In vitro and in vivo direct monitoring of miRNA-22 expression in isoproterenol-induced cardiac hypertrophy by bioluminescence imaging

Abstract

Growing evidence suggests that microRNAs (miRNAs) play key roles in cardiac hypertrophy. To measure the expression of endogenous miRNAs is very conducive to understanding the importance of miRNAs in cardiac hypertrophy. However, current methods to monitor endogenous miRNA levels, such as Northern blotting, quantitative real-time polymerase chain reaction (qRT-PCR), and microarrays cannot provide real-time information on miRNA biogenesis in vivo. We constructed a miRNA reporter imaging system to monitor miR-22 expression in isoproterenol-induced cardiac hypertrophy repetitively and noninvasively. There were three copies of the antisense of miR-22 (3×PT_miR-22) cloned into the 3' untranslated region (UTR) of the Gaussia luciferase (Gluc) reporter genes under the control of the cytomegalovirus (CMV) promoter in this miRNA reporter system (CMV/Gluc/3×PT_miR-22).
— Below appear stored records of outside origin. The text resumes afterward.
[src/hdl/dcache_defs.svh]
`ifndef DCACHE_DEFS_SVH
`define DCACHE_DEFS_SVH

// Address split for a 32-bit byte address
`define DCACHE_TAG_W   26
`define DCACHE_IDX_W   3
`define DCACHE_OFF_W   1
`define DCACHE_BYTE_W  2

// Cache geometry
`define DCACHE_SETS    8
`define DCACHE_WAYS    2
`define DCACHE_WORDS   2

// Machine word
`define DCACHE_WORD_W  32

`endif
[src/hdl/mem_bus_pkg.sv]
`include "dcache_defs.svh"

package mem_bus_pkg;

    typedef logic [`DCACHE_WORD_W-1:0] word_t;

    // Controller states
    typedef enum logic [3:0] {
        idle,
        wb0,
        wb1,
        fill0,
        fill1,
        flush_scan,
        flush0,
        flush1,
        halted
    } ctrl_state_t;

endpackage

[src/hdl/cache_geom_pkg.sv]
`include "dcache_defs.svh"

package cache_geom_pkg;

    // Byte address as seen by the cache
    typedef struct packed {
        logic [`DCACHE_TAG_W-1:0]  tag;
        logic [`DCACHE_IDX_W-1:0]  idx;
        logic [`DCACHE_OFF_W-1:0]  blkoff;
        logic [`DCACHE_BYTE_W-1:0] bytoff;
    } addr_t;

    // Tag array payload for one frame
    typedef struct packed {
        logic                     valid;
        logic                     dirty;
        logic [`DCACHE_TAG_W-1:0] tag;
    } entry_t;

    // Data array payload with word 0 in the low half
    typedef logic [`DCACHE_WORDS-1:0][`DCACHE_WORD_W-1:0] block_t;

endpackage

[src/hdl/dcache_top.sv]
`include "dcache_defs.svh"

module dcache_top (
    input  logic               CLK,
    input  logic               nRST,
    input  logic               dmemREN,
    input  logic               dmemWEN,
    input  logic               datomic,
    input  logic               halt,
    input  mem_bus_pkg::word_t dmemaddr,
    input  mem_bus_pkg::word_t dmemstore,
    output logic               dhit,
    output mem_bus_pkg::word_t dmemload,
    output logic               flushed,
    output logic               dREN,
    output logic               dWEN,
    output mem_bus_pkg::word_t daddr,
    output mem_bus_pkg::word_t dstore,
    input  mem_bus_pkg::word_t dload,
    input  logic               dwait
);

    logic [`DCACHE_IDX_W-1:0] arr_idx;
    logic                     tag_wen_l, tag_wen_r, data_wen_l, data_wen_r;
    cache_geom_pkg::entry_t   new_entry, tag_l, tag_r;
    cache_geom_pkg::block_t   new_block, data_l, data_r, hit_block, merged;
    logic                     hit, hit_way, victim_way, victim_dirty, lru, link_ok;
    logic [`DCACHE_TAG_W-1:0] victim_tag;

    way_array #(.payload_t(cache_geom_pkg::entry_t)) tag_l_i (
        .CLK(CLK), .nRST(nRST), .idx(arr_idx), .wen(tag_wen_l), .wdata(new_entry), .rdata(tag_l)
    );
    way_array #(.payload_t(cache_geom_pkg::entry_t)) tag_r_i (
        .CLK(CLK), .nRST(nRST), .idx(arr_idx), .wen(tag_wen_r), .wdata(new_entry), .rdata(tag_r)
    );
    way_array #(.payload_t(cache_geom_pkg::block_t)) data_l_i (
        .CLK(CLK), .nRST(nRST), .idx(arr_idx), .wen(data_wen_l), .wdata(new_block),
        .rdata(data_l)
    );
    way_array #(.payload_t(cache_geom_pkg::block_t)) data_r_i (
        .CLK(CLK), .nRST(nRST), .idx(arr_idx), .wen(data_wen_r), .wdata(new_block),
        .rdata(data_r)
    );

    dcache_lookup lookup_i (
        .addr(cache_geom_pkg::addr_t'(dmemaddr)), .entry_l(tag_l), .entry_r(tag_r), .lru(lru),
        .hit(hit), .hit_way(hit_way), .victim_way(victim_way), .victim_dirty(victim_dirty),
        .victim_tag(victim_tag)
    );

    dcache_ctrl ctrl_i (
        .CLK(CLK), .nRST(nRST), .dmemREN(dmemREN), .dmemWEN(dmemWEN), .datomic(datomic),
        .halt(halt), .addr(cache_geom_pkg::addr_t'(dmemaddr)), .hit(hit), .hit_way(hit_way),
        .victim_way(victim_way), .victim_dirty(victim_dirty), .victim_tag(victim_tag),
        .tag_l(tag_l), .tag_r(tag_r), .data_l(data_l), .data_r(data_r), .merged(merged),
        .dload(dload), .dwait(dwait), .dhit(dhit), .flushed(flushed), .dREN(dREN),
        .dWEN(dWEN), .daddr(daddr), .dstore(dstore), .link_ok(link_ok), .hit_block(hit_block),
        .arr_idx(arr_idx), .tag_wen_l(tag_wen_l), .tag_wen_r(tag_wen_r),
        .new_entry(new_entry), .data_wen_l(data_wen_l), .data_wen_r(data_wen_r),
        .new_block(new_block), .lru_out(lru)
    );

    dcache_response response_i (
        .addr(cache_geom_pkg::addr_t'(dmemaddr)), .block(hit_block), .dmemstore(dmemstore),
        .datomic(datomic), .dmemWEN(dmemWEN), .link_ok(link_ok), .dmemload(dmemload),
        .merged(merged)
    );

endmodule

[src/hdl/dcache_response.sv]
module dcache_response (
    input  cache_geom_pkg::addr_t  addr,
    input  cache_geom_pkg::block_t block,
    input  mem_bus_pkg::word_t     dmemstore,
    input  logic                   datomic,
    input  logic                   dmemWEN,
    input  logic                   link_ok,
    output mem_bus_pkg::word_t     dmemload,
    output cache_geom_pkg::block_t merged
);

    mem_bus_pkg::word_t load_word;

    assign load_word = block[addr.blkoff];

    // SC reports its outcome instead of data
    always_comb begin
        if (dmemWEN && datomic) begin
            dmemload = {31'b0, link_ok};
        end else begin
            dmemload = load_word;
        end
    end

    // Store word lands in the addressed half
    always_comb begin
        merged               = block;
        merged[addr.blkoff]  = dmemstore;
    end

endmodule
CMV/firefly luciferase (Fluc) was used as a positive control for imaging of miR-22 expression. Meanwhile, quantifications of miR-22 in cardiomyocyte hypertrophy and in mouse cardiac hypertrophy induced by isoproterenol stimulation were measured by qRT-PCR. Furthermore, we used this miRNA reporter imaging system to appraise the antihypertrophic effect of antagomir-22 in vitro and in vivo. The bioluminescence signals of the CMV/Gluc/3×PT_miR-22 were gradually decreased with prolongation of isoproterenol intervention in vitro and in vivo. Overexpression of miR-22 was observed in cardiac hypertrophy, and markedly administration of antagomir-22 could reverse the upregulation of miR-22 and its prohypertrophic effects. Furthermore, knockdown of miR-22 by antagomir-22 could markedly reverse the repressed Gluc activities in vitro and in vivo. However, the Fluc activity of CMV/Fluc was not affected with isoproterenol treatment. This study elucidates the feasibility of using our constructed miRNA reporter imaging system to monitor the location and magnitude of expression levels of miR-22 in cardiac hypertrophy in vitro and in vivo.